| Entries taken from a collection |
↓↓↓

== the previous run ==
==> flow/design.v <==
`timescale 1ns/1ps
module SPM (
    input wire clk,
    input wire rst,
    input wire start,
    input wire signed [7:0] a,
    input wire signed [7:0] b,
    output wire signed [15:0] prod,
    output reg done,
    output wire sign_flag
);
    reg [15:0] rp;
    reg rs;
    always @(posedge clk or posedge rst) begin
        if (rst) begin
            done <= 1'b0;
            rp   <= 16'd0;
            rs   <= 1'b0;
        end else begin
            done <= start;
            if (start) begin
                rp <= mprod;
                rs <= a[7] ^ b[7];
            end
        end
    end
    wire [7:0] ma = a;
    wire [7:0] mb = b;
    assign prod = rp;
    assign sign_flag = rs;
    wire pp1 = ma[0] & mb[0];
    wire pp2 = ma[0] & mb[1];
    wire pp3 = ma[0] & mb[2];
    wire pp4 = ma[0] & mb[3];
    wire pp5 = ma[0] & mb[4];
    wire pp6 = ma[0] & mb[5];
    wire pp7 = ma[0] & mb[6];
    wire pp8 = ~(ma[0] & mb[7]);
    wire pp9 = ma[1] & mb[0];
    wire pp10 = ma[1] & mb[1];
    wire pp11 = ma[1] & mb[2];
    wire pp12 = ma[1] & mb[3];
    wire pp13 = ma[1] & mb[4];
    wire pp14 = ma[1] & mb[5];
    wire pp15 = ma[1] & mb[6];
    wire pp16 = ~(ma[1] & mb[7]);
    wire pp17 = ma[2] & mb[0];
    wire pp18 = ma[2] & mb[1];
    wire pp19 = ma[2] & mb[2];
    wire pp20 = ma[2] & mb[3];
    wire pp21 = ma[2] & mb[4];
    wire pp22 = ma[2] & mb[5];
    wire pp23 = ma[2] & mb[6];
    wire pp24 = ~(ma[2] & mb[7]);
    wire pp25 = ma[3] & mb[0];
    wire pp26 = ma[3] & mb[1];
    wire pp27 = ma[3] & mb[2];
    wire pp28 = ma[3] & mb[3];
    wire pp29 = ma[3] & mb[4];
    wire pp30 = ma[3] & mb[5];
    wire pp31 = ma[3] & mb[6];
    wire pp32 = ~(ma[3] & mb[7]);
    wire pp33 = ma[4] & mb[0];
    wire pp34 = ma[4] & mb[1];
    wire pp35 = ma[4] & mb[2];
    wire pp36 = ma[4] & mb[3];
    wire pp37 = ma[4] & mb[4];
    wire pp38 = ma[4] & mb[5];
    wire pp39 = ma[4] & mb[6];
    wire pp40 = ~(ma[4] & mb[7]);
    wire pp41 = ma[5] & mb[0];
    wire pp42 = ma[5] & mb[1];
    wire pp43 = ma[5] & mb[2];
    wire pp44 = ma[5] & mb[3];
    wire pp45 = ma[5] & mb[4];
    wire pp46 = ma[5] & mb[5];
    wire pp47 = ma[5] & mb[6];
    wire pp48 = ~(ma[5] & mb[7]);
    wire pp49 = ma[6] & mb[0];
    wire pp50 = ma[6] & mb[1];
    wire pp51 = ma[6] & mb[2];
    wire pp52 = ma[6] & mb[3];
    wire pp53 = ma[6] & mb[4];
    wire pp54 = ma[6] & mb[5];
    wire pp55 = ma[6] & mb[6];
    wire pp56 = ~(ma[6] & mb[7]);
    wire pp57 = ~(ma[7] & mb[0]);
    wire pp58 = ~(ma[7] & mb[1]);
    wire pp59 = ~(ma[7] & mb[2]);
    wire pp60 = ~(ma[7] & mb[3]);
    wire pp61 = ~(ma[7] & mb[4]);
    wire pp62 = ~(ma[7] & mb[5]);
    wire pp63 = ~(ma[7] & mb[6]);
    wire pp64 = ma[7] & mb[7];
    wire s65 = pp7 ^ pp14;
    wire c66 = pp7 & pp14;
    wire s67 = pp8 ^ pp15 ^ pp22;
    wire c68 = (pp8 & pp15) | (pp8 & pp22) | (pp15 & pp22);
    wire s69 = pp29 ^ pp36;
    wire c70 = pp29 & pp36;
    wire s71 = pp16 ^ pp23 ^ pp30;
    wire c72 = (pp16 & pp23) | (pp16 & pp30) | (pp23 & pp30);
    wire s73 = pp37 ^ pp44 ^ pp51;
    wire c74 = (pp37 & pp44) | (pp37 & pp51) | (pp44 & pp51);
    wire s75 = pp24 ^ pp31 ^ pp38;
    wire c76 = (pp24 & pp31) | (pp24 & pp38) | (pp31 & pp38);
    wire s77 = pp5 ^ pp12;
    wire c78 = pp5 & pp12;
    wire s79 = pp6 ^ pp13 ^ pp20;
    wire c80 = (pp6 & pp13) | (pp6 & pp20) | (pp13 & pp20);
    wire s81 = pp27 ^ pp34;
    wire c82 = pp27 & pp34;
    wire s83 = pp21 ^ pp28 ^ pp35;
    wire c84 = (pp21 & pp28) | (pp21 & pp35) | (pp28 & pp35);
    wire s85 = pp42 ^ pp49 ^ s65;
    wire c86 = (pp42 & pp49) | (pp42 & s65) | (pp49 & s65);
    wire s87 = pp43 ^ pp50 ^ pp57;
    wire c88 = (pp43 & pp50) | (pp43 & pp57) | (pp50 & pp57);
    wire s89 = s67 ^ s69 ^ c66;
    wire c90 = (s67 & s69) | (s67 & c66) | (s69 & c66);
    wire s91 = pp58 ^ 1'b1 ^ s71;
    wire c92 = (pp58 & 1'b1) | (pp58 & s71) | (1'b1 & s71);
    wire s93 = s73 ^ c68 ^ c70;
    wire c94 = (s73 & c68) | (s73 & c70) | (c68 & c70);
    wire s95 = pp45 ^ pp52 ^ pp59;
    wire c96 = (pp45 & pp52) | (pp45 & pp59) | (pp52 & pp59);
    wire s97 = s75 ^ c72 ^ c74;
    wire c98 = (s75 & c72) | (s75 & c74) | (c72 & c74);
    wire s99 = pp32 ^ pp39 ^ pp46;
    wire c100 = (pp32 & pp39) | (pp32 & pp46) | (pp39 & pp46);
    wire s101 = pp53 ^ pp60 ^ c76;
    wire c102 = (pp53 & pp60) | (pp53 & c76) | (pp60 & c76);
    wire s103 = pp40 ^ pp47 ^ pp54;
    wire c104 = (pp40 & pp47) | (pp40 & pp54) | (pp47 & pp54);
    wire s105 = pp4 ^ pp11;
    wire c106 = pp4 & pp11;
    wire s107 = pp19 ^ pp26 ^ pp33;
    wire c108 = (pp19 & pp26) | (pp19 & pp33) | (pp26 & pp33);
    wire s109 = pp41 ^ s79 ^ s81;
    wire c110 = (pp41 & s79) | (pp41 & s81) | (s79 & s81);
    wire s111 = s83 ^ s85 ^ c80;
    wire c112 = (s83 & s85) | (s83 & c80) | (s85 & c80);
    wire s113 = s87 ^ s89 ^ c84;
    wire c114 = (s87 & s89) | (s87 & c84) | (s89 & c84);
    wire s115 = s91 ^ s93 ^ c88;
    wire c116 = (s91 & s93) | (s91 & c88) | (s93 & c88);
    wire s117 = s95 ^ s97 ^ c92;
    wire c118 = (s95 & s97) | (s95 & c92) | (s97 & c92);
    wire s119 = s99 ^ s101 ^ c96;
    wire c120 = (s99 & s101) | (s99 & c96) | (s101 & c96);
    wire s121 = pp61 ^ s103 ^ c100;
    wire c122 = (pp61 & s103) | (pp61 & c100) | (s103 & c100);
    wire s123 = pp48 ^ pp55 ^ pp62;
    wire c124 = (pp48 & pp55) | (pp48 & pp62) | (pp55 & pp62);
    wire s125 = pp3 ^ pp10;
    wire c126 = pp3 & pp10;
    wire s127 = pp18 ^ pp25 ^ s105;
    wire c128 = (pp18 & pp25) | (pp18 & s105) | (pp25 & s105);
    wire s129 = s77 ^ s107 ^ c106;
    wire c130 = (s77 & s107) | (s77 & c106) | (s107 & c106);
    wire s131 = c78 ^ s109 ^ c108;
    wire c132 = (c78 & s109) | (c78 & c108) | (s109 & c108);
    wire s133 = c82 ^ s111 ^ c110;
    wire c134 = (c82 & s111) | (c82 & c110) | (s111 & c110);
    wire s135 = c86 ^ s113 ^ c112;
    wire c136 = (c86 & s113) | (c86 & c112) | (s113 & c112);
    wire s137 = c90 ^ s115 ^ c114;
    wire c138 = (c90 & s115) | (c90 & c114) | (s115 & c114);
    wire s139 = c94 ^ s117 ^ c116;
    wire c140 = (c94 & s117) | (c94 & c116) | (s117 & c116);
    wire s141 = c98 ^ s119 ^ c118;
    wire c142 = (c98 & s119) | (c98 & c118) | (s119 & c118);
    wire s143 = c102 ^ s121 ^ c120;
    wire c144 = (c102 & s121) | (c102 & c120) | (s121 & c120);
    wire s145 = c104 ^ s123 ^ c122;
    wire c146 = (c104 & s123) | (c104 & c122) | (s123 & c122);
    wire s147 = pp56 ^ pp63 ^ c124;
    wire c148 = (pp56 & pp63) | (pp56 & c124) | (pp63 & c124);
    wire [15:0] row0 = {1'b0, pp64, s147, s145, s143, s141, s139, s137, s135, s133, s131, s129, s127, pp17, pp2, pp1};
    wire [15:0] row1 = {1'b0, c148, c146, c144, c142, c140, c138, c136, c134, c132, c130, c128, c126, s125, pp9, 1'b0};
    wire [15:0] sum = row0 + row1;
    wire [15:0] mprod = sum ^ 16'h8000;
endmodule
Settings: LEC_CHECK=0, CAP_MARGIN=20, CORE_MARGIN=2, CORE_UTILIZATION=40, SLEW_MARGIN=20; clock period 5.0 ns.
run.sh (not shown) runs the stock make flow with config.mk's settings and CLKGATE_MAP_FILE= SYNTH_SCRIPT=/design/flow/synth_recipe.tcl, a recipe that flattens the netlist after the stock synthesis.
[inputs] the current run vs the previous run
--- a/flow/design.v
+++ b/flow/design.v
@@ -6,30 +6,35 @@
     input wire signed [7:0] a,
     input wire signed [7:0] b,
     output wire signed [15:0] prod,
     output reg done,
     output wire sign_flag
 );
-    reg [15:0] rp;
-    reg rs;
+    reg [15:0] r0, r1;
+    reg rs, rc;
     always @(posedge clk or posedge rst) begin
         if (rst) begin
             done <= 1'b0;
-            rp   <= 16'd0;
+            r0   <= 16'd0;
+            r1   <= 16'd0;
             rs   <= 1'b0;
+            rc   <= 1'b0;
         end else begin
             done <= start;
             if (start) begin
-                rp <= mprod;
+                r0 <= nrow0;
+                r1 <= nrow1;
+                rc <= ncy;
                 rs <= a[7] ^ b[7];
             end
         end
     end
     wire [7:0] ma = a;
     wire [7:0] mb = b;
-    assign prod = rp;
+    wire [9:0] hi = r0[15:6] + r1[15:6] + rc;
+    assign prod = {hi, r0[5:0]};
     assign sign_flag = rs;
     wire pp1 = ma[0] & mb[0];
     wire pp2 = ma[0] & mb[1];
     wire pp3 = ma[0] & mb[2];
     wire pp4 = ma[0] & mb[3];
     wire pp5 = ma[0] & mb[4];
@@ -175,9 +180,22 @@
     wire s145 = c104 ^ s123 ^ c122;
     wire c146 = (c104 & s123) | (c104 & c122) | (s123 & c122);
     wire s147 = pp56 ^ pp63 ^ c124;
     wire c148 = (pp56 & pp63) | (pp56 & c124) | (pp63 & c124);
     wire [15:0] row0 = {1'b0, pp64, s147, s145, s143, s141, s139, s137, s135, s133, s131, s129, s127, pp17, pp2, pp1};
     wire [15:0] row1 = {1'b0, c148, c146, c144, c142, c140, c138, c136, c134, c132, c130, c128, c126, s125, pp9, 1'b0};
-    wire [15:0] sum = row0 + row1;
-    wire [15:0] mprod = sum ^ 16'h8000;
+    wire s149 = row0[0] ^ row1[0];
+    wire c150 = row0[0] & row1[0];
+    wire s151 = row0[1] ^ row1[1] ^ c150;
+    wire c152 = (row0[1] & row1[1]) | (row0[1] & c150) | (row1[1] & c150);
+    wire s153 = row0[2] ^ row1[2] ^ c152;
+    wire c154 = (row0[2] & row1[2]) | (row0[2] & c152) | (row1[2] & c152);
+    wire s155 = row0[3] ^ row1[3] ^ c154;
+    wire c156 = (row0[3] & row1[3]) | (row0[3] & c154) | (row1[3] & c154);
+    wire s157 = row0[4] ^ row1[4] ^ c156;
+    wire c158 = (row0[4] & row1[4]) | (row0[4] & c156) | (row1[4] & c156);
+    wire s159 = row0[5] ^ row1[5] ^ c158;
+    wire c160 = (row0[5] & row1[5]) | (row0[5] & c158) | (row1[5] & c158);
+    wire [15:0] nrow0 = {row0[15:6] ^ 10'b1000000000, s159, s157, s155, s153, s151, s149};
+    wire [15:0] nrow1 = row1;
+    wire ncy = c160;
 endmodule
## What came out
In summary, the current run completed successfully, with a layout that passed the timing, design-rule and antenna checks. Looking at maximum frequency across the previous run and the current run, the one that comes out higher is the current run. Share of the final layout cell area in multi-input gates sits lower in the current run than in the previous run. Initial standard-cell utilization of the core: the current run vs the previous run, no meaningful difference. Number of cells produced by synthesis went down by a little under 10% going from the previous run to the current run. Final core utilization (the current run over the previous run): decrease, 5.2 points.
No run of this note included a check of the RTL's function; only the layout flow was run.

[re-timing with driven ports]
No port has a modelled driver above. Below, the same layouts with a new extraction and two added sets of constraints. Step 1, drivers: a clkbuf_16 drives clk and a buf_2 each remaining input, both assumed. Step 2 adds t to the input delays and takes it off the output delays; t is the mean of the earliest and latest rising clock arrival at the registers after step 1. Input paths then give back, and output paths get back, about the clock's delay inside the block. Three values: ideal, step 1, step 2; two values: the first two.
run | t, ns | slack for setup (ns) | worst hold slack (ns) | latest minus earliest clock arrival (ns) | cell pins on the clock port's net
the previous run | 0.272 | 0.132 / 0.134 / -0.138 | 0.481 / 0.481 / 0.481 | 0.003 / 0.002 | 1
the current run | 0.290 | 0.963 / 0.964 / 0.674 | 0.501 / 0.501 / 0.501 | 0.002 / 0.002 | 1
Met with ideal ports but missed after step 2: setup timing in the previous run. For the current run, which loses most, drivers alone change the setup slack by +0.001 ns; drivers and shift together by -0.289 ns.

↑↑↑
↓↓↓

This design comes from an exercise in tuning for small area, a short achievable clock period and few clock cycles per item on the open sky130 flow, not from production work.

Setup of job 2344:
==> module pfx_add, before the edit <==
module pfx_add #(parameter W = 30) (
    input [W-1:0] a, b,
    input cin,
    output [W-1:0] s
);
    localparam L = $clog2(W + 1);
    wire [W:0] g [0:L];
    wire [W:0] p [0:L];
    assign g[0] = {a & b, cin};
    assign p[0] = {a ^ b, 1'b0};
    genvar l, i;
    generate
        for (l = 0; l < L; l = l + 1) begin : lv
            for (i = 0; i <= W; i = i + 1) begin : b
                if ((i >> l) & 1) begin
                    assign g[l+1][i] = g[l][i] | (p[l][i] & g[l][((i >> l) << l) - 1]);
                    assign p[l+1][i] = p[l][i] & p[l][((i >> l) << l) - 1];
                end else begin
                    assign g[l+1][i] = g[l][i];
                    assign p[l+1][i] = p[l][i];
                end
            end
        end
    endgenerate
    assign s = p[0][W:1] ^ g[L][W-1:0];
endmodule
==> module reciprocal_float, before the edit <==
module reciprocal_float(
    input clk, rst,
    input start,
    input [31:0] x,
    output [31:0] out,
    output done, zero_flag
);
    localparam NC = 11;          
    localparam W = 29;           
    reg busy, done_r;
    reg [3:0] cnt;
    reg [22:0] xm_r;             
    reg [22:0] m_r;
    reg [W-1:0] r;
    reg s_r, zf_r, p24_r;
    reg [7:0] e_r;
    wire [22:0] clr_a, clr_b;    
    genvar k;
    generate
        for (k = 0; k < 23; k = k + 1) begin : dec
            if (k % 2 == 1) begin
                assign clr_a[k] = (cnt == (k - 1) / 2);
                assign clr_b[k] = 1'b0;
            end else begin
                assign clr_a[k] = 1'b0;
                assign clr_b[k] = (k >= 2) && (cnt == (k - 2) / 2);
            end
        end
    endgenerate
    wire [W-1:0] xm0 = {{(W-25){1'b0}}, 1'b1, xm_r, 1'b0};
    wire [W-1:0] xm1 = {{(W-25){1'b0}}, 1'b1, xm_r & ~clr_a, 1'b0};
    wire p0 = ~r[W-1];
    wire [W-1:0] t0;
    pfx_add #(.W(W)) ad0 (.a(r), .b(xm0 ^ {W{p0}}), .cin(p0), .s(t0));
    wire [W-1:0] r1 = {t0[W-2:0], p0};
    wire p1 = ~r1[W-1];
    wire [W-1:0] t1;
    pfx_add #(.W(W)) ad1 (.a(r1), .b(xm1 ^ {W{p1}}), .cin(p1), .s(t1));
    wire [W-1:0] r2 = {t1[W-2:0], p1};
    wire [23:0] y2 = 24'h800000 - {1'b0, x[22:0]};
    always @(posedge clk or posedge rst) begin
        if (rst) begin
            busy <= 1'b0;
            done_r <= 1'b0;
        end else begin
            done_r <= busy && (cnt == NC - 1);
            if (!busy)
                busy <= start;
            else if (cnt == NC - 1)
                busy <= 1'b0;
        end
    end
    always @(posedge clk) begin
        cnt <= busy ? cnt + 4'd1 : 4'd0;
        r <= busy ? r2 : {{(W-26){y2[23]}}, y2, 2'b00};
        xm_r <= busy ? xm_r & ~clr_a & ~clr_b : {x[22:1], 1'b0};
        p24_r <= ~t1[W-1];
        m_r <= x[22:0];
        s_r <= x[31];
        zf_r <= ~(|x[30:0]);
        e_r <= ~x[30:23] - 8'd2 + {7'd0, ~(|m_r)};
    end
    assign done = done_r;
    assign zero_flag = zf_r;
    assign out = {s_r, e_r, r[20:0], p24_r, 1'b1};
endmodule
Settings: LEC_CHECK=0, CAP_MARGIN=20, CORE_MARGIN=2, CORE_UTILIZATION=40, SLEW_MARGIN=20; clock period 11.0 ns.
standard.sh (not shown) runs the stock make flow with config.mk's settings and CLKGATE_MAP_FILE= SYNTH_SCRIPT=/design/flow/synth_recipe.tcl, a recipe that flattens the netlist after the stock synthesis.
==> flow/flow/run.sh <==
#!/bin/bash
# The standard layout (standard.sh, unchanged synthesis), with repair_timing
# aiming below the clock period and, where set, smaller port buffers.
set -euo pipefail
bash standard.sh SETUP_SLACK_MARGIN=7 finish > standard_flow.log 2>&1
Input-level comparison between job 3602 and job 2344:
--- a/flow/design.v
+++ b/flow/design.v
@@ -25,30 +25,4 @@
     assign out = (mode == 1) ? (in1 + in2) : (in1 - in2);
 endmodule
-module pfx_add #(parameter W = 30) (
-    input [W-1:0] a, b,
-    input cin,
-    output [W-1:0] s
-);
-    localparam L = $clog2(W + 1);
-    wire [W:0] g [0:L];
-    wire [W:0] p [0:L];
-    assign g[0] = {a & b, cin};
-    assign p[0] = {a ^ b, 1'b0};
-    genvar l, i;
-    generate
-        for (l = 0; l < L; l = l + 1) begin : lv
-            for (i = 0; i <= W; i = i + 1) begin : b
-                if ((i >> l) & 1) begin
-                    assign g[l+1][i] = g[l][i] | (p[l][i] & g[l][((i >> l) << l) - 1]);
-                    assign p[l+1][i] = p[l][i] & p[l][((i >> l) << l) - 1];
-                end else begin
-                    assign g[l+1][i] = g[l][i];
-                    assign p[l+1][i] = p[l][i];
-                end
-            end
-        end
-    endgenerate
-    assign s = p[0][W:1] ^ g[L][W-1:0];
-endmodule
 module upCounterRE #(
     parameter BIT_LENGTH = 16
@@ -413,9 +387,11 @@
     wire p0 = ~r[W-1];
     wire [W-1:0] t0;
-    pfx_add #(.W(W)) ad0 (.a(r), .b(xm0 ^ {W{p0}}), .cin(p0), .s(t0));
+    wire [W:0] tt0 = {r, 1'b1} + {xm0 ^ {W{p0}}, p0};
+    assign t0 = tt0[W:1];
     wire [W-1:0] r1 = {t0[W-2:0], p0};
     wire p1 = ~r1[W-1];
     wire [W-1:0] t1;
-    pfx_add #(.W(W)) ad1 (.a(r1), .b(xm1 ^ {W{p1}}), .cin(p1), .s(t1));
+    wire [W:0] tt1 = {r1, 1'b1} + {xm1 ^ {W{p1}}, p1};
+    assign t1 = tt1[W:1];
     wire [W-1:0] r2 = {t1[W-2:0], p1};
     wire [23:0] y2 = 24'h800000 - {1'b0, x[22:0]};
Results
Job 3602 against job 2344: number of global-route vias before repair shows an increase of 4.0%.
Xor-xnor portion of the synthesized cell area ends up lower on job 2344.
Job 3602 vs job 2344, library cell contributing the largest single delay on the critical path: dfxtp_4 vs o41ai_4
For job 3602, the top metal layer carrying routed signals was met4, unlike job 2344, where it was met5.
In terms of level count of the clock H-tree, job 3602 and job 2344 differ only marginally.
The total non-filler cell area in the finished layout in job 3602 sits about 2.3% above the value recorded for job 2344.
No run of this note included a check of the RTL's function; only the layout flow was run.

↑↑↑

| EXERCISE AIM |
What are the lines, exactly as written above, from the line with "wire pp9 = ma[1] & mb[0];" to the line with "wire pp31 = ma[3] & mb[6];", both included? Output only those.

| WORKED SOLUTION |
    wire pp9 = ma[1] & mb[0];
    wire pp10 = ma[1] & mb[1];
    wire pp11 = ma[1] & mb[2];
    wire pp12 = ma[1] & mb[3];
    wire pp13 = ma[1] & mb[4];
    wire pp14 = ma[1] & mb[5];
    wire pp15 = ma[1] & mb[6];
    wire pp16 = ~(ma[1] & mb[7]);
    wire pp17 = ma[2] & mb[0];
    wire pp18 = ma[2] & mb[1];
    wire pp19 = ma[2] & mb[2];
    wire pp20 = ma[2] & mb[3];
    wire pp21 = ma[2] & mb[4];
    wire pp22 = ma[2] & mb[5];
    wire pp23 = ma[2] & mb[6];
    wire pp24 = ~(ma[2] & mb[7]);
    wire pp25 = ma[3] & mb[0];
    wire pp26 = ma[3] & mb[1];
    wire pp27 = ma[3] & mb[2];
    wire pp28 = ma[3] & mb[3];
    wire pp29 = ma[3] & mb[4];
    wire pp30 = ma[3] & mb[5];
    wire pp31 = ma[3] & mb[6];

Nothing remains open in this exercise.